File: src/rtl/vector_ld_st_if.sv
// Bus between the CPU/memory side and the vector load/store unit.
// The master modport is the environment (CPU request plus memory read data);
// the slave modport is the load/store unit itself.
interface vector_ld_st_if #(
    parameter int WORD_W = 32,
    parameter int LANES  = 4
);
    logic                     mem_wen;
    logic                     mem_wen_v;
    logic [WORD_W-1:0]        mem_data;
    logic [WORD_W*LANES-1:0]  input_vector_A;
    logic [WORD_W*LANES-1:0]  input_vector_B;
    logic [WORD_W*LANES-1:0]  output_vector;
    logic                     stall_cpu;
    logic                     mem_wen_output;
    logic [WORD_W-1:0]        m_address;
    logic [WORD_W-1:0]        to_mem_data;

    modport master (
        output mem_wen, mem_wen_v, mem_data, input_vector_A, input_vector_B,
        input  output_vector, stall_cpu, mem_wen_output, m_address, to_mem_data
    );

    modport slave (
        input  mem_wen, mem_wen_v, mem_data, input_vector_A, input_vector_B,
        output output_vector, stall_cpu, mem_wen_output, m_address, to_mem_data
    );
endinterface

File: src/rtl/vector_ld_st.sv
// Vector load/store unit: scalar accesses pass straight through to a
// single-port word memory; a vector access is split into LANES one-word
// beats while the CPU is stalled, and loaded lanes collect in output_vector.
module vector_ld_st #(
    parameter int WORD_W      = 32,
    parameter int LANES       = 4,
    parameter int ADDR_STRIDE = 4
) (
    input  logic          clk,
    input  logic          rst,
    vector_ld_st_if.slave bus
);
    localparam int VEC_W  = WORD_W * LANES;
    localparam int BEAT_W = (LANES > 1) ? $clog2(LANES) : 1;

    typedef enum logic [1:0] {IDLE, BUSY, DONE} state_t;

    state_t            state_q;
    logic [BEAT_W-1:0] beat_q;
    logic [WORD_W-1:0] base_q;
    logic [VEC_W-1:0]  data_q;
    logic [VEC_W-1:0]  out_q;
    logic              op_store_q;
    logic [WORD_W-1:0] lane_data;
    logic [WORD_W-1:0] beat_addr;
    logic              unused_a_hi;

    // Only the low word of the address operand carries the base address.
    assign unused_a_hi = ^bus.input_vector_A[VEC_W-1:WORD_W];

    // Latched store-data lane for the current beat.
    always_comb begin
        lane_data = '0;
        for (int unsigned i = 0; i < LANES; i++) begin
            if (beat_q == BEAT_W'(i)) begin
                lane_data = data_q[i*WORD_W +: WORD_W];
            end
        end
    end

    // Lane address wraps modulo 2^WORD_W.
    assign beat_addr = base_q + WORD_W'(ADDR_STRIDE) * WORD_W'(beat_q);

    // Sequencer: latch the request, walk the beats, collect loaded lanes.
    always_ff @(posedge clk or negedge rst) begin
        if (!rst) begin
            state_q    <= IDLE;
            beat_q     <= '0;
            base_q     <= '0;
            data_q     <= '0;
            op_store_q <= 1'b0;
            out_q      <= '0;
        end else begin
            case (state_q)
                IDLE: begin
                    if (bus.mem_wen_v) begin
                        base_q     <= bus.input_vector_A[WORD_W-1:0];
                        data_q     <= bus.input_vector_B;
                        op_store_q <= bus.mem_wen;
                        beat_q     <= '0;
                        state_q    <= BUSY;
                    end
                end
                BUSY: begin
                    for (int unsigned i = 0; i < LANES; i++) begin
                        if (!op_store_q && beat_q == BEAT_W'(i)) begin
                            out_q[i*WORD_W +: WORD_W] <= bus.mem_data;
                        end
                    end
                    if (beat_q == BEAT_W'(LANES - 1)) begin
                        state_q <= DONE;
                    end else begin
                        beat_q <= beat_q + 1'b1;
                    end
                end
                DONE: begin
                    // A request still held here is ignored; it is taken up in IDLE.
                    state_q <= IDLE;
                end
                default: state_q <= IDLE;
            endcase
        end
    end

    // Memory-side outputs and CPU stall. The scalar path and the request
    // stall must react in the same cycle, so these decode the registered
    // state combinationally; reset forces them all low.
    always_comb begin
        bus.stall_cpu      = 1'b0;
        bus.mem_wen_output = 1'b0;
        bus.m_address      = '0;
        bus.to_mem_data    = '0;
        if (rst) begin
            case (state_q)
                IDLE: begin
                    if (bus.mem_wen_v) begin
                        bus.stall_cpu = 1'b1;
                    end else begin
                        bus.m_address      = bus.input_vector_A[WORD_W-1:0];
                        bus.to_mem_data    = bus.input_vector_B[WORD_W-1:0];
                        bus.mem_wen_output = bus.mem_wen;
                    end
                end
                BUSY: begin
                    bus.stall_cpu      = 1'b1;
                    bus.m_address      = beat_addr;
                    bus.mem_wen_output = op_store_q;
                    bus.to_mem_data    = op_store_q ? lane_data : '0;
                end
                DONE: begin
                    bus.m_address = base_q;
                end
                default: ;
            endcase
        end
    end

    assign bus.output_vector = out_q;
endmodule

File: src/flat_wrapper.sv
// flat-port wrapper written by rule: the top's interface ports become plain ports
module vector_ld_st_flat 
#(
    parameter int WORD_W      = 32,
    parameter int LANES       = 4,
    parameter int ADDR_STRIDE = 4
)
  (clk, rst, bus_mem_wen, bus_mem_wen_v, bus_mem_data, bus_input_vector_A, bus_input_vector_B, bus_output_vector, bus_stall_cpu, bus_mem_wen_output, bus_m_address, bus_to_mem_data);
  vector_ld_st_if #(.WORD_W(WORD_W), .LANES(LANES)) bus_i ();
  input  logic clk;
  input  logic rst;
  input wire logic [$bits(bus_i.mem_wen)-1:0] bus_mem_wen;
  input wire logic [$bits(bus_i.mem_wen_v)-1:0] bus_mem_wen_v;
  input wire logic [$bits(bus_i.mem_data)-1:0] bus_mem_data;
  input wire logic [$bits(bus_i.input_vector_A)-1:0] bus_input_vector_A;
  input wire logic [$bits(bus_i.input_vector_B)-1:0] bus_input_vector_B;
  output wire logic [$bits(bus_i.output_vector)-1:0] bus_output_vector;
  output wire logic [$bits(bus_i.stall_cpu)-1:0] bus_stall_cpu;
  output wire logic [$bits(bus_i.mem_wen_output)-1:0] bus_mem_wen_output;
  output wire logic [$bits(bus_i.m_address)-1:0] bus_m_address;
  output wire logic [$bits(bus_i.to_mem_data)-1:0] bus_to_mem_data;
  assign bus_i.mem_wen = bus_mem_wen;
  assign bus_i.mem_wen_v = bus_mem_wen_v;
  assign bus_i.mem_data = bus_mem_data;
  assign bus_i.input_vector_A = bus_input_vector_A;
  assign bus_i.input_vector_B = bus_input_vector_B;
  assign bus_output_vector = bus_i.output_vector;
  assign bus_stall_cpu = bus_i.stall_cpu;
  assign bus_mem_wen_output = bus_i.mem_wen_output;
  assign bus_m_address = bus_i.m_address;
  assign bus_to_mem_data = bus_i.to_mem_data;
  vector_ld_st #(.WORD_W(WORD_W), .LANES(LANES), .ADDR_STRIDE(ADDR_STRIDE)) u_core (.clk(clk), .rst(rst), .bus(bus_i));
endmodule
File: config.mk
export PLATFORM = sky130hd
export DESIGN_NAME = vector_ld_st_flat
export DESIGN_NICKNAME = d
export VERILOG_FILES = /design/src/rtl/vector_ld_st_if.sv /design/src/rtl/vector_ld_st.sv /design/src/flat_wrapper.sv
export SDC_FILE = /design/constraint.sdc
export NUM_CORES = 1
export LEC_CHECK = 0
export CAP_MARGIN = 30
export CORE_AREA = 4 4 189 191
export CTS_BUF_LIST = sky130_fd_sc_hd__clkbuf_4 sky130_fd_sc_hd__clkbuf_8
export CTS_CLUSTER_SIZE = 24
export DETAILED_ROUTE_END_ITERATION = 7
export DIE_AREA = 0 0 193 195
export GPL_ROUTABILITY_DRIVEN = 0
export PLACE_DENSITY = 0.7
export SLEW_MARGIN = 20
export SYNTH_ARGS = -nofsm -noshare
export SYNTH_HDL_FRONTEND = slang
export SYNTH_SLANG_ARGS = --single-unit
File: constraint.sdc
create_clock -name clk -period 5.15 [get_ports clk]
set_input_delay 1.545 -clock clk [delete_from_list [all_inputs] [get_ports clk]]
set_output_delay 1.545 -clock clk [all_outputs]
set_load 0.01 [all_outputs]
==> results of run 1 <==
power by group:
group	switching (uW)	internal (uW)	total, uW
registers	777	3480	4260
clock network	924	1250	2170
logic	2140	2910	5050
total	3840	7640	11500
cell families after synthesis:
logic type / after synthesis / synth area share
buf+inv: 77 / 0.0301
mux: 288 / 0.243
simple gates: 138 / 0.0574
flops: 293 / 0.550
compound gates: 204 / 0.0983
fa+ha+maj: 7 / 0.00713
xor+xnor: 22 / 0.0144
sequential cells by signal, summed over array words and instances (netlist names):
name,count
u_core.base_q,32
u_core.beat_q,2
u_core.bus.output_vector,128
u_core.data_q,128
u_core.op_store_q,1
u_core.state_q,2
how the worst max path moves through the flow:
stage | startpoint | to | slack (ns) | depth (start not counted)
2_1_floorplan | rst | bus_to_mem_data[10] | 0.94 | 8
3_3_place_gp | bus_mem_wen_v | bus_m_address[16] | 0.07 | 6
3_5_place_dp | bus_mem_wen_v | bus_m_address[16] | 0.06 | 6
4_1_cts | bus_mem_wen_v | bus_m_address[16] | 0.05 | 6
5_1_grt | bus_mem_wen_v | bus_m_address[16] | -0.03 | 6
6_report | bus_mem_wen_v | bus_m_address[16] | 0.06 | 6
stage by stage:
stage                     instance area [sq um]  utilization  setup TNS (ns)
after floorplan                           13300            -               0
after global placement                    17700        0.519               0
after detailed placement                  17700        0.520               0
after CTS                                 18800        0.551               0
after global routing                      18800        0.551         -0.0550
final                                     18800        0.551               0
layer usage:
metal	vias to the layer above	part of all wire
met5	-	0
met4	0	0.019
met3	52	0.11
met2	399	0.47
met1	5032	0.41
li1	4586	-
critical path, delay by kind of cell:
kind | cells | cell delay [ns]
simple gates | 1 | 0.22
compound gates | 2 | 0.40
buf+inv | 3 | 1.37
synthesized netlist by cell type (all sizes together), types with 2 or more instances:
master | count | share of area
dfrtp | 293 | 0.55
mux2 | 288 | 0.24
a22oi | 89 | 0.050
nor2 | 58 | 0.017
a21oi | 46 | 0.017
buf | 41 | 0.020
o21ai | 40 | 0.015
clkbuf | 30 | 0.0084
nand2 | 22 | 0.0062
xor2 | 17 | 0.011
o22ai | 16 | 0.0080
nand4 | 13 | 0.0070
nand3 | 8 | 0.0039
and3 | 7 | 0.0035
ha | 6 | 0.0056
inv | 6 | 0.0017
nor4 | 5 | 0.0035
xnor2 | 5 | 0.0033
and2 | 4 | 0.0019
nor3b | 4 | 0.0052
a31oi | 3 | 0.0014
nand2b | 3 | 0.0014
nand3b | 3 | 0.0017
nor3 | 3 | 0.0019
a211o | 2 | 0.0013
and4 | 2 | 0.0013
nor2b | 2 | 0.00094
cell type report:
class                           count  area, sq um  area share
Clock buffer                       78          973      0.0517
Clock inverter                      8         72.6     0.00386
Inverter                            6         22.5     0.00120
Multi-Input combinational cell    659         5630       0.299
Sequential cell                   293         7330       0.390
Tap cell                          455          569      0.0303
Timing Repair Buffer              422         4220       0.224
cells in the final DEF, fill, tap and decap left out, types with 10 or more instances in the layout:
cell | synthesis | layout
o21ai_0 | 10 | 10
clkbuf_8 | 0 | 62
xor2_1 | 17 | 17
o22ai_1 | 15 | 15
o21ai_1 | 30 | 30
buf_4 | 17 | 28
dfrtp_1 | 293 | 293
clkdlybuf4s50_1 | 0 | 387
a21oi_1 | 46 | 46
clkbuf_4 | 0 | 16
a22oi_1 | 89 | 89
mux2_2 | 276 | 276
nand4_1 | 11 | 11
nand2_1 | 22 | 22
nor2_1 | 56 | 56
mux2_1 | 12 | 12
repair_timing:
item / in CTS / in global routing
hold buffers: 0 / 0
gates resized for setup: 0 / 2
setup endpoints to repair: 0 / 3
==> results.json, run 1 <==
{
  "status": "finished clean",
  "use_met3": 0.0747,
  "post_cts_buffers": 0,
  "crit_chain": "clkdlybuf4s50_1 -> nor3_2 -> buf_4 -> a22oi_1 -> o221ai_1 -> clkdlybuf4s50_1",
  "wire_per_inst_um": 20.1,
  "grt_setup_unrepaired": "true",
  "criticalPathCategory": "input port to output pin",
  "post-place-ws_ns": 0.0628,
  "synthCells": 1029,
  "worstHoldEndpoint": "u_core.bus.output_vector[114]",
  "rows": 68,
  "antenna_left": 0,
  "crit_top_cell": "clkdlybuf4s50_1",
  "antenna_found_initial": 2,
  "grt_util_all_layers": 0.199,
  "min_from": "u_core.bus.output_vector[114]",
  "yosysSeqAreaShare": 0.550,
  "powerDensity_nw_per_um2": 610,
  "setup_violations": 0,
  "nets": 1731,
  "finClkSkew_ns": 0.0211,
  "start_util": 0.391,
  "reg2reg_slack_ns": 2.70,
  "met1_usage": 0.252,
  "fin_crit_ns": 5.09,
  "wirelength_um": 38700,
  "maxSlewHeadroom": 0.452,
  "clkTransAtPathRegs_ns": 0.05,
  "vias": 10100,
  "ys.warnings.count": 0,
  "min_path_cells": 1,
  "synth_cell_types": 53,
  "avgSynthCellArea_sq_um": 13.0,
  "tightest_slew_ns": 0.822,
  "vias_per_cell": 5.24,
  "reg2reg_depth": 6,
  "layout-drive-gt1-share": 0.285,
  "whs_ns": 0.482,
  "fmax_ghz": 0.197,
  "portBuffers": 389,
  "power_uw": 11500,
  "ys_ff_latch": 293,
  "hold_path_class": "flop to flop",
  "drv_cap": 0,
  "drc": 0,
  "dp.cells": 1834,
  "hold_viol_final": 0,
  "area_growth_pct": 41.0,
  "grt_pass1_vias": 10600,
  "maxSlewViolCount": 0,
  "cp.required_ns": 3.61,
  "synthArstFlopShare": 1.00,
  "top_usage_layer": "met2",
  "final_cells": 1921,
  "crit_fanout": 23,
  "worstSkewPairLatency_ns": 0.57,
  "insertedDiodeCount": 0,
  "cts.sinks": 293,
  "ctsHtreeMaxLevel": 2,
  "place_hpwl_um": 27000,
  "p_leak_uw": 0.00759,
  "root_buffer": "clkbuf_8",
  "slowest_delay_ns": 0.59,
  "core-area_sq_um": 34100,
  "floorplan.die_area_sq_um": 37600,
  "reg2reg_to": "u_core.bus.output_vector[42]",
  "peakVddDrop_v": 0.000272,
  "cp.arrival_ns": 3.54,
  "grt_pass1_wl_um": 60100,
  "r2r_start": "u_core.beat_q[1]",
  "synth_flop_cell": "dfrtp_1",
  "use_met2": 0.323,
  "grt.overflow.total": 0,
  "period_share": 0.988,
  "cts_tree": "done",
  "drt_iter0_drc": 422,
  "grt_max_degree": 81,
  "finalWorstSetupSlack_ns": 0.0641,
  "syn_nets": 1328,
  "fill_cells": 2883,
  "die_w_um": 193,
  "synth_area_sq_um": 13300,
  "top_level_ports": 486,
  "cts_buffers": 50,
  "cp_slowest_cell": "clkdlybuf4s50_1",
  "worstSetupStartpointType": "input port",
  "end_kind": "output pin",
  "clockBufferDepth": 3,
  "firstDrtPassIters": 5,
  "die_h_um": 195,
  "synth-edff-count": 0
}
Power figures use the tool's default switching activity.
==> inputs of run 2 (changes only) <==
- ABC_CLOCK_PERIOD_IN_PS: unset -> 5150
- GPL_TIMING_DRIVEN: unset -> 0
==> results.json, run 2 (synthesis gave the netlist of run 1 again) <==
{
  "fmax_ghz": 0.197,
  "final_cell_mix": "clkdlybuf4s50_1 (375), dfrtp_1 (293), mux2_2 (276)",
  "hold_viol_final": 0,
  "ctsHtreeMaxLevel": 2,
  "finalWorstSetupSlack_ns": 0.0735,
  "rows": 68,
  "ctsHoldBuffers": 0,
  "p_leak_uw": 0.00801,
  "layout-drive-gt1-share": 0.293,
  "nets": 1779,
  "worstSkewPairLatency_ns": 0.56,
  "cp.required_ns": 3.61,
  "peakVddDrop_v": 0.000279,
  "vias_per_cell": 5.30,
  "firstDrtPassIters": 5,
  "powerDensity_nw_per_um2": 609,
  "crit_fanout": 10,
  "maxSlewViolCount": 0,
  "clkTransAtPathRegs_ns": 0.05,
  "layout_commonest_cell": "clkdlybuf4s50_1",
  "drt_iter0_drc": 470,
  "grt_setup_unrepaired": "false",
  "place_hpwl_um": 30900,
  "grt_pass1_vias": 11000,
  "final_cell_area_sq_um": 19200,
  "wirelength_um": 42300,
  "criticalPathCategory": "input port to output pin",
  "grt_pass1_wl_um": 64400,
  "setup_violations": 0,
  "grt.overflow.total": 0,
  "cts_tree": "done",
  "maxSlewHeadroom": 0.510,
  "wire_per_inst_um": 21.5,
  "placed_cell_area_sq_um": 17900,
  "cts_buffers": 50,
  "cp.arrival_ns": 3.53,
  "portBuffers": 389,
  "vias": 10400,
  "die_h_um": 195,
  "cts.sinks": 293,
  "status": "finished clean",
  "end_kind": "output pin",
  "final_util": 0.563,
  "start_util": 0.391,
  "worstSetupStartpointType": "input port",
  "fin_crit_ns": 5.08,
  "grt_util_all_layers": 0.217,
  "grt_max_degree": 90,
  "post-place-ws_ns": -1.51,
  "die_w_um": 193,
  "hold_path_class": "flop to flop",
  "final_cells": 1970,
  "top_level_ports": 486,
  "drv_cap": 0,
  "core-area_sq_um": 34100,
  "antenna_left": 0,
  "finClkSkew_ns": 0.0155,
  "clockBufferDepth": 3,
  "dp.cells": 1876,
  "area_growth_pct": 44.1,
  "drc": 0,
  "antenna_found_initial": 0,
  "period_share": 0.986,
  "root_buffer": "clkbuf_8",
  "tightest_slew_ns": 0.731,
  "power_uw": 11700,
  "floorplan.die_area_sq_um": 37600
}
[run 2: what timing repair did]
action	4_1_cts	5_1_grt
pin swaps	1	1
cloned	5	1
setup endpoints to repair	66	29
gates resized for setup	19	16
setup buffers	2	1
[run 2: final cells by class]
type                            instances  area, sq um
Timing Repair Buffer                  400         4200
Clock inverter                          4         47.5
Antenna cell                            1         2.50
Buffer                                 70          398
Clock buffer                           82         1030
Multi-Input combinational cell        659         5620
Inverter                                6         22.5
Fill cell                            2865        14900
Sequential cell                       293         7330
Tap cell                              455          569
[run 2: per-stage QoR]
stage,hold slack [ns],TNS [ns]
final,0.482,0
after CTS,0.489,0
after floorplan,0.474,0
after detailed placement,0.477,-73.52
after global routing,0.509,0
after global placement,0.468,-3667.91
[run 2: critical path: stages]
cell	delay, ns
dlygate4sd2_1	0.32
nor3_4	0.27
and2_0	0.17
clkbuf_2	0.23
buf_4	0.24
a22oi_1	0.10
o21ai_2	0.09
clkdlybuf4s50_1	0.56
[run 2: final timing paths]
kind / start / end / slack, ns / cells past startpoint
min in group asynchronous: rst / u_core.bus.output_vector[87] / 0.82 / 1
hold reg to reg: u_core.bus.output_vector[117] / u_core.bus.output_vector[117] / 0.48 / 1
max in group asynchronous: rst / u_core.base_q[14] / 3.65 / 2
setup reg to reg: u_core.beat_q[1] / u_core.bus.output_vector[42] / 2.74 / 6
setup / recovery: bus_mem_wen_v / bus_to_mem_data[3] / 0.07 / 8
hold / removal: u_core.bus.output_vector[117] / u_core.bus.output_vector[117] / 0.48 / 1
[run 2: power breakdown]
group / switching (uW) / internal (uW) / total (uW)
logic: 2270 / 2960 / 5230
registers: 758 / 3490 / 4240
clock network: 933 / 1300 / 2230
[run 2: layer usage]
layer,track usage,share of wire,vias up
met5,0,0,-
met4,0.0532,0.022,0
met3,0.0731,0.10,69
met2,0.359,0.48,426
met1,0.275,0.40,5238
li1,-,-,4702
==> inputs of run 3 (changes only) <==
- CORE_AREA: 4 4 189 191 -> 4 4 187 189
- DIE_AREA: 0 0 193 195 -> 0 0 191 193
- DONT_BUFFER_PORTS: unset -> 1
- PLACE_DENSITY: 0.7 -> 0.52
==> results.json, run 3 (synthesis gave the netlist of run 1 again) <==
{
  "status": "finished with violations",
  "violations": "setup timing",
  "crit_fanout": 294,
  "peakVddDrop_v": 0.000277,
  "finalWorstSetupSlack_ns": -0.231,
  "clkTransAtPathRegs_ns": 0.06,
  "reg2reg_slack_ns": 2.75,
  "layout-drive-gt1-share": 0.385,
  "start_util": 0.401,
  "rows": 67,
  "wire_per_inst_um": 24.9,
  "antenna_found_initial": 15,
  "maxSlewHeadroom": 0.328,
  "setup_violations": 42,
  "r2r_start": "u_core.beat_q[1]",
  "grt_setup_unrepaired": "false",
  "top_level_ports": 486,
  "vias_per_cell": 5.63,
  "drc": 0,
  "worstSetupStartpointType": "input port",
  "criticalPathCategory": "input port to output pin",
  "clockBufferDepth": 3,
  "reg2reg_depth": 6,
  "hold_path_class": "flop to flop",
  "fmax_ghz": 0.186,
  "powerDensity_nw_per_um2": 678,
  "drt_iter0_drc": 430,
  "cp.required_ns": 3.61,
  "worstHoldEndpoint": "u_core.data_q[93]",
  "drv_cap": 0,
  "area_growth_pct": 12.7,
  "nets": 1382,
  "min_path_cells": 1,
  "grt.overflow.total": 0,
  "cts_buffers": 52,
  "fill_cells": 3125,
  "grt_util_all_layers": 0.204,
  "grt_pass1_vias": 9326,
  "portBuffers": 0,
  "layout_commonest_cell": "dfrtp_1",
  "finClkSkew_ns": 0.0135,
  "hold_viol_final": 0,
  "firstDrtPassIters": 5,
  "cp.arrival_ns": 3.84,
  "setup_tns_ns": -7.15,
  "final_cell_area_sq_um": 15000,
  "die_h_um": 193,
  "end_kind": "output pin",
  "die_w_um": 191,
  "ctsHtreeMaxLevel": 2,
  "root_buffer": "clkbuf_8",
  "maxSlewViolCount": 0,
  "wirelength_um": 39200,
  "final_cell_mix": "dfrtp_1 (293), mux2_2 (276), a22oi_1 (89)",
  "core-area_sq_um": 33300,
  "placed_cell_area_sq_um": 13900,
  "vias": 8869,
  "grt_pass1_wl_um": 58300,
  "floorplan.die_area_sq_um": 36900,
  "worstSkewPairLatency_ns": 0.57,
  "fin_crit_ns": 5.38,
  "cts.sinks": 293,
  "tightest_slew_ns": 1.01,
  "grt_max_degree": 295,
  "antenna_left": 0,
  "min_from": "u_core.data_q[93]",
  "ctsHoldBuffers": 0,
  "place_hpwl_um": 27900,
  "reg2reg_to": "u_core.bus.output_vector[42]",
  "period_share": 1.04,
  "p_leak_uw": 0.00618,
  "cts_tree": "done"
}
-- run 3: cell count changes in the layout (fill, tap and decap cells not counted), sizes merged, moves of 5 or more --
cell and delta:
buf -6, clkdlybuf4s50 -375, diode +6, dlymetal6s2s -10, bufbuf -5
-- run 3: how the worst max path moves through the flow --
stage | from | endpoint | cells after the start
floorplan | rst | bus_to_mem_data[10] | 8
global placement | rst | bus_to_mem_data[1] | 6
detailed placement | rst | bus_to_mem_data[1] | 6
CTS | rst | bus_to_mem_data[1] | 6
global route | u_core.beat_q[1] | bus_to_mem_data[0] | 9
finish | rst | bus_m_address[27] | 5
-- run 3: final cells by class --
type / instances / area [sq um] / area share
Sequential cell: 293 / 7330 / 0.488
Multi-Input combinational cell: 659 / 5620 / 0.374
Clock buffer: 85 / 1030 / 0.0687
Tap cell: 448 / 561 / 0.0373
Buffer: 71 / 383 / 0.0255
Clock inverter: 7 / 66.3 / 0.00441
Inverter: 6 / 22.5 / 0.00150
Antenna cell: 7 / 17.5 / 0.00117
-- run 3: timing repair --
action	4_1_cts	5_1_grt
gates resized for setup	0	8
setup endpoints to repair	0	29
buffers inserted	0	0
endpoints found under the hold margin	0	0
-- run 3: where the power goes --
group	switching, uW	internal [uW]
logic	1630	1680
clock network	957	1310
registers	1130	3490
total	3710	6480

▬▬▬▬▬▬

TASK - Report each line of the data in which "single" occurs.

YOUR SOLUTION -
// single-port word memory; a vector access is split into LANES one-word
export SYNTH_SLANG_ARGS = --single-unit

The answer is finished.